いまやASEANでもポルシェが作られる時代
たしかに現行カイエンはスロバキアのブラチスラバ工場で製造されている。そして、この工場はフォルクスワーゲンの所有物なのである。つまりフォルクスワーゲン製のポルシェともいえる。純粋なポルシェではないと嫌いたくなる感情は理解できなくはない。
ただし、生産工場によって「ポルシェらしい走りが失われる」ということは、現在の生産技術を考えるとあり得ない。そもそもカイエンはフォルクスワーゲン・グループ内においてプラットフォームが共有されているモデルであって、姉妹車としてフォルクスワーゲン・トゥアレグが存在している。トゥアレグとカイエンが同じ工場で生産されているのは当然の話で、それは冒頭で記したGR86/BRZの関係のようなものだ。

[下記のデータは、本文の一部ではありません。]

### src/rtl/alu_pipe.sv
// Handshaked, registered ALU: single-cycle logic/arith/shift/compare ops plus an
// iterative shift-add multiply that retires one multiplier bit per clock.
module alu_pipe #(
  parameter int unsigned WIDTH      = 16,
  parameter int unsigned SIGNED_CMP = 0
) (
  input  logic             clk,
  input  logic             rst_n,
  input  logic             in_valid,
  output logic             in_ready,
  input  logic [WIDTH-1:0] x,
  input  logic [WIDTH-1:0] y,
  input  logic [2:0]       op,
  output logic             out_valid,
  input  logic             out_ready,
  output logic [WIDTH-1:0] z,
  output logic             carry,
  output logic             overflow,
  output logic             lt,
  output logic             eq,
  output logic             gt
);

  localparam int unsigned SH_W  = $clog2(WIDTH);
  localparam int unsigned CNT_W = SH_W;
  localparam int unsigned PW    = 2 * WIDTH;

  localparam logic [2:0] OP_AND = 3'b000;
  localparam logic [2:0] OP_OR  = 3'b001;
  localparam logic [2:0] OP_ADD = 3'b010;
  localparam logic [2:0] OP_SUB = 3'b011;
  localparam logic [2:0] OP_SLL = 3'b100;
  localparam logic [2:0] OP_SRL = 3'b101;
  localparam logic [2:0] OP_MUL = 3'b110;
  localparam logic [2:0] OP_SLT = 3'b111;

  localparam logic [CNT_W-1:0] LAST_STEP = CNT_W'(WIDTH - 1);

  typedef enum logic [1:0] {S_IDLE, S_MUL, S_DONE} state_t;

  state_t             state_q, state_d;
  logic [CNT_W-1:0]   cnt_q, cnt_d;
  logic [PW-1:0]      acc_q, acc_d;
  logic [PW-1:0]      mcand_q, mcand_d;
  logic [WIDTH-1:0]   mplier_q, mplier_d;
  logic [WIDTH-1:0]   xq_q, xq_d;
  logic [WIDTH-1:0]   yq_q, yq_d;
  logic [WIDTH-1:0]   z_d;
  logic               carry_d, overflow_d, lt_d, eq_d, gt_d, out_valid_d;

  logic               accept;
  logic [WIDTH:0]     sum_add, sum_sub;
  logic [SH_W-1:0]    shamt;
  logic [2:0]         cmp_in, cmp_cap;
  logic [WIDTH-1:0]   alu_z;
  logic               alu_c, alu_v;
  logic [PW-1:0]      acc_step;

  // {lt, eq, gt} for a pair of operands in the configured compare mode
  function automatic logic [2:0] cmp3(input logic [WIDTH-1:0] a, input logic [WIDTH-1:0] b);
    logic less;
    if (SIGNED_CMP != 0) less = ($signed(a) < $signed(b));
    else                 less = (a < b);
    return {less, (a == b), (!less && (a != b))};
  endfunction

  assign in_ready = rst_n && ((state_q == S_IDLE) || ((state_q == S_DONE) && out_ready));
  assign accept   = in_valid && in_ready;

  assign sum_add  = {1'b0, x} + {1'b0, y};
  assign sum_sub  = {1'b0, x} + {1'b0, ~y} + (WIDTH+1)'(1);
  assign shamt    = y[SH_W-1:0];
  assign cmp_in   = cmp3(x, y);
  assign cmp_cap  = cmp3(xq_q, yq_q);
  assign acc_step = acc_q + (mplier_q[0] ? mcand_q : PW'(0));

  // Single-cycle result for every op except MUL
  always_comb begin
    alu_z = '0;
    alu_c = 1'b0;
    alu_v = 1'b0;
    case (op)
      OP_AND: alu_z = x & y;
      OP_OR:  alu_z = x | y;
      OP_ADD: begin
        alu_z = sum_add[WIDTH-1:0];
        alu_c = sum_add[WIDTH];
        alu_v = (x[WIDTH-1] == y[WIDTH-1]) && (sum_add[WIDTH-1] != x[WIDTH-1]);
      end
      OP_SUB: begin
        alu_z = sum_sub[WIDTH-1:0];
        alu_c = sum_sub[WIDTH];
        alu_v = (x[WIDTH-1] != y[WIDTH-1]) && (sum_sub[WIDTH-1] != x[WIDTH-1]);
      end
      OP_SLL: alu_z = x << shamt;
      OP_SRL: alu_z = x >> shamt;
      OP_SLT: alu_z = WIDTH'(cmp_in[2]);
      default: alu_z = '0;
    endcase
  end

  always_comb begin
    state_d     = state_q;
    cnt_d       = cnt_q;
    acc_d       = acc_q;
    mcand_d     = mcand_q;
    mplier_d    = mplier_q;
    xq_d        = xq_q;
    yq_d        = yq_q;
    z_d         = z;
    carry_d     = carry;
    overflow_d  = overflow;
    lt_d        = lt;
    eq_d        = eq;
    gt_d        = gt;
    out_valid_d = out_valid;

    if ((state_q == S_DONE) && out_ready) begin
      state_d     = S_IDLE;
      out_valid_d = 1'b0;
    end

    if (state_q == S_MUL) begin
      acc_d    = acc_step;
      mcand_d  = mcand_q << 1;
      mplier_d = mplier_q >> 1;
      cnt_d    = cnt_q + CNT_W'(1);
      if (cnt_q == LAST_STEP) begin
        state_d              = S_DONE;
        out_valid_d          = 1'b1;
        z_d                  = acc_step[WIDTH-1:0];
        carry_d              = |acc_step[PW-1:WIDTH];
        overflow_d           = 1'b0;
        {lt_d, eq_d, gt_d}   = cmp_cap;
      end
    end

    // Accept overrides the DONE->IDLE drain so back-to-back ops see no bubble
    if (accept) begin
      xq_d = x;
      yq_d = y;
      if (op == OP_MUL) begin
        state_d     = S_MUL;
        out_valid_d = 1'b0;
        cnt_d       = '0;
        acc_d       = '0;
        mcand_d     = {{WIDTH{1'b0}}, x};
        mplier_d    = y;
      end else begin
        state_d            = S_DONE;
        out_valid_d        = 1'b1;
        z_d                = alu_z;
        carry_d            = alu_c;
        overflow_d         = alu_v;
        {lt_d, eq_d, gt_d} = cmp_in;
      end
    end
  end

  always_ff @(posedge clk or negedge rst_n) begin
    if (!rst_n) state_q <= S_IDLE;
    else        state_q <= state_d;
  end

  always_ff @(posedge clk or negedge rst_n) begin
    if (!rst_n) begin
      cnt_q     <= '0;
      acc_q     <= '0;
      mcand_q   <= '0;
      mplier_q  <= '0;
      xq_q      <= '0;
      yq_q      <= '0;
      z         <= '0;
      carry     <= 1'b0;
      overflow  <= 1'b0;
      lt        <= 1'b0;
      eq        <= 1'b0;
      gt        <= 1'b0;
      out_valid <= 1'b0;
    end else begin
      cnt_q     <= cnt_d;
      acc_q     <= acc_d;
      mcand_q   <= mcand_d;
      mplier_q  <= mplier_d;
      xq_q      <= xq_d;
      yq_q      <= yq_d;
      z         <= z_d;
      carry     <= carry_d;
      overflow  <= overflow_d;
      lt        <= lt_d;
      eq        <= eq_d;
      gt        <= gt_d;
      out_valid <= out_valid_d;
    end
  end

endmodule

GR86/BRZでメーカーによるテイストの違いが明確になっていることは知られているが、このような生産体制となることを前提に設計している限り、どこの工場で作ったからといってブランドごとの味つけが失われるということは基本的には考えられない。
実際、ポルシェは中国に研究開発施設を置くことを発表しているし、マレーシアに組立工場を新設することも発表している。マレーシアに工場を作るのは、おそらく現地での税制に対応したものだろうが、グローバル市場が拡大するなかで、アセアンでもポルシェが作られる時代になっているのだ。

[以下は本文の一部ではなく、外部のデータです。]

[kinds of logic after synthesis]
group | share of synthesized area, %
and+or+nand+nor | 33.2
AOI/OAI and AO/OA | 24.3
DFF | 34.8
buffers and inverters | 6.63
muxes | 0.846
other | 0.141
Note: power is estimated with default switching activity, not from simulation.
[src/rtl/add_sub_multiciclo.sv]
// Multi-cycle adder/subtractor: a WIDTH-bit operation is processed CHUNK bits per clock
// through a registered carry chain. A START/BUSY/DONE handshake lets the ULA control FSM
// launch an operation and wait for completion. Flags are registered alongside the result,
// so outputs only ever change at completion or reset.
module add_sub_multiciclo #(
  parameter int unsigned WIDTH = 16,
  parameter int unsigned CHUNK = 4   // WIDTH must be a multiple of CHUNK
) (
  input  logic             clk_i,
  input  logic             rst_i,       // synchronous, active-high
  input  logic             start_i,
  input  logic             sub_i,
  input  logic [WIDTH-1:0] a_i,
  input  logic [WIDTH-1:0] b_i,
  input  logic             carry_in_i,
  output logic [WIDTH-1:0] resultado_o,
  output logic             carry_out_o,
  output logic             overflow_o,
  output logic             zero_o,
  output logic             busy_o,
  output logic             done_o
);

  localparam int unsigned N  = WIDTH / CHUNK;
  localparam int unsigned KW = (N > 1) ? $clog2(N) : 1;

  typedef enum logic [1:0] {StIdle, StCalc, StFim} state_e;

  state_e           state_q, state_d;
  logic [WIDTH-1:0] a_q, a_d;
  logic [WIDTH-1:0] b_q, b_d;          // B already inverted for subtraction
  logic             c_q, c_d;          // carry between chunks
  logic [KW-1:0]    k_q, k_d;          // chunk index
  logic [WIDTH-1:0] work_q, work_d;    // partial sum, never exposed
  logic [WIDTH-1:0] resultado_q, resultado_d;
  logic             carry_out_q, carry_out_d;
  logic             overflow_q, overflow_d;
  logic             zero_q, zero_d;

  int unsigned      k_idx;
  logic             last_chunk;
  logic [CHUNK:0]   chunk_sum;
  logic             accept;

  // Chunk adder: one CHUNK-wide slice of A + Bx plus the registered carry.
  always_comb begin
    k_idx      = 32'(k_q) * CHUNK;
    last_chunk = (k_q == KW'(N - 1));
    chunk_sum  = {1'b0, a_q[k_idx +: CHUNK]} + {1'b0, b_q[k_idx +: CHUNK]}
               + {{CHUNK{1'b0}}, c_q};
  end

  // Next-state and datapath update; outputs move only on the last chunk.
  always_comb begin
    state_d     = state_q;
    a_d         = a_q;
    b_d         = b_q;
    c_d         = c_q;
    k_d         = k_q;
    work_d      = work_q;
    resultado_d = resultado_q;
    carry_out_d = carry_out_q;
    overflow_d  = overflow_q;
    zero_d      = zero_q;
    accept      = 1'b0;

    unique case (state_q)
      StIdle: accept = start_i;
      StCalc: begin
        work_d[k_idx +: CHUNK] = chunk_sum[CHUNK-1:0];
        c_d                    = chunk_sum[CHUNK];
        k_d                    = k_q + KW'(1);
        if (last_chunk) begin
          state_d     = StFim;
          k_d         = '0;
          resultado_d = work_d;
          carry_out_d = chunk_sum[CHUNK];
          // Carry into the MSB recovered as a ^ b ^ sum at the MSB position.
          overflow_d  = chunk_sum[CHUNK]
                      ^ (a_q[WIDTH-1] ^ b_q[WIDTH-1] ^ chunk_sum[CHUNK-1]);
          zero_d      = (work_d == '0);
        end
      end
      StFim: begin
        accept  = start_i;
        state_d = StIdle;
      end
      default: state_d = StIdle;
    endcase

    // Subtraction is A + ~B + ~borrow_in, so invert B and the carry-in once here.
    if (accept) begin
      state_d = StCalc;
      a_d     = a_i;
      b_d     = b_i ^ {WIDTH{sub_i}};
      c_d     = carry_in_i ^ sub_i;
      k_d     = '0;
      work_d  = '0;
    end
  end

  // State and datapath registers with synchronous reset; reset aborts any operation.
  always_ff @(posedge clk_i) begin
    if (rst_i) begin
      state_q     <= StIdle;
      a_q         <= '0;
      b_q         <= '0;
      c_q         <= 1'b0;
      k_q         <= '0;
      work_q      <= '0;
      resultado_q <= '0;
      carry_out_q <= 1'b0;
      overflow_q  <= 1'b0;
      zero_q      <= 1'b0;
    end else begin
      state_q     <= state_d;
      a_q         <= a_d;
      b_q         <= b_d;
      c_q         <= c_d;
      k_q         <= k_d;
      work_q      <= work_d;
      resultado_q <= resultado_d;
      carry_out_q <= carry_out_d;
      overflow_q  <= overflow_d;
      zero_q      <= zero_d;
    end
  end

  assign resultado_o = resultado_q;
  assign carry_out_o = carry_out_q;
  assign overflow_o  = overflow_q;
  assign zero_o      = zero_q;
  assign busy_o      = (state_q == StCalc);
  assign done_o      = (state_q == StFim);

endmodule

[config.mk]
export PLATFORM = sky130hd
export DESIGN_NAME = add_sub_multiciclo
export DESIGN_NICKNAME = d
export VERILOG_FILES = /design/src/rtl/add_sub_multiciclo.sv
export SDC_FILE = /design/constraint.sdc
export NUM_CORES = 1
export LEC_CHECK = 0
export BUFFER_PORTS_ARGS = -buffer_cell sky130_fd_sc_hd__buf_4
export CAP_MARGIN = 10
export CORE_AREA = 8 8 81 112
export CTS_CLUSTER_DIAMETER = 100
export CTS_CLUSTER_SIZE = 10
export DETAILED_ROUTE_END_ITERATION = 10
export DIE_AREA = 0 0 89 120
export PLACE_DENSITY = 0.72
export SKIP_LAST_GASP = 1
export SYNTH_ARGS = -nofsm -noshare
export SYNTH_HDL_FRONTEND = slang
export SYNTH_SLANG_ARGS = --single-unit
[constraint.sdc]
create_clock -name clk_i -period 3.5 [get_ports clk_i]
set_input_delay 0.175 -clock clk_i [delete_from_list [all_inputs] [get_ports clk_i]]
set_output_delay 0.175 -clock clk_i [all_outputs]
set_load 0.005 [all_outputs]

さらにいえば、生産工場の場所を気にする時代ではない。実際、日本でも中国製のクルマが人気を集めている。それがテスラ・モデル3だ。2021年になって最大150万円以上も値下げしたモデル3だが、その背景にはアメリカ製から中国製になったことが大きな理由となっている。
しかも中国・上海のファクトリーで生産されたモデル3の品質は、それまでのアメリカ・カリフォルニア州フリーモントで作られるそれよりもクオリティがアップしているという。

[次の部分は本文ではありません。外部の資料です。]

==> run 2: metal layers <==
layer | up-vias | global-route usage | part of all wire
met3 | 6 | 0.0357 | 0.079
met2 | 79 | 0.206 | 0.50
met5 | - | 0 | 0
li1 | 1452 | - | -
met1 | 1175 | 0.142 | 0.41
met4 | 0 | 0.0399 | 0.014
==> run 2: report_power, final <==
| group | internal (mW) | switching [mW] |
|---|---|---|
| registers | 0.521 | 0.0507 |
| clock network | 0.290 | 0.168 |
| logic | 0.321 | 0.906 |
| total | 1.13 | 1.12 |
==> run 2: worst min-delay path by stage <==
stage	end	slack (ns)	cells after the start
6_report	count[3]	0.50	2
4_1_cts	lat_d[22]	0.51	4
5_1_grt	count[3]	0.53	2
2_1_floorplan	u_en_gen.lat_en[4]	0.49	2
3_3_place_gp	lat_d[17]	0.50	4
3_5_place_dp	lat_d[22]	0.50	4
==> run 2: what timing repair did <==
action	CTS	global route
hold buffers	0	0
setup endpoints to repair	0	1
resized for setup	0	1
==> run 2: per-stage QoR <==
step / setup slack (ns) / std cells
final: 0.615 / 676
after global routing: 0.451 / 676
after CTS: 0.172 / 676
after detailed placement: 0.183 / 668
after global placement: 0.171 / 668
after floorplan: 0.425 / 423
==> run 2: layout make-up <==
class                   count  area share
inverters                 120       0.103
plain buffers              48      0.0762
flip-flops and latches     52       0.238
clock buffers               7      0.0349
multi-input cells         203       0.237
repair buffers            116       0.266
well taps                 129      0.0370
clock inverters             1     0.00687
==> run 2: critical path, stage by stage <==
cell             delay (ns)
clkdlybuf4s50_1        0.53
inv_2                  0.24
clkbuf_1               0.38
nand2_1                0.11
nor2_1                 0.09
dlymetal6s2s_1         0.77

自動化が進む自動車製造においては、職人技が冴えわたるという世界ではなくなっている。逆にいえば、最新設備を導入した新しい工場のほうが品質を向上させることができるというわけだ。
こうした生産技術の進化を考えれば、生産国によって走り味が変わるという先入観を持つことは正当とはいえない時代になっているのだ。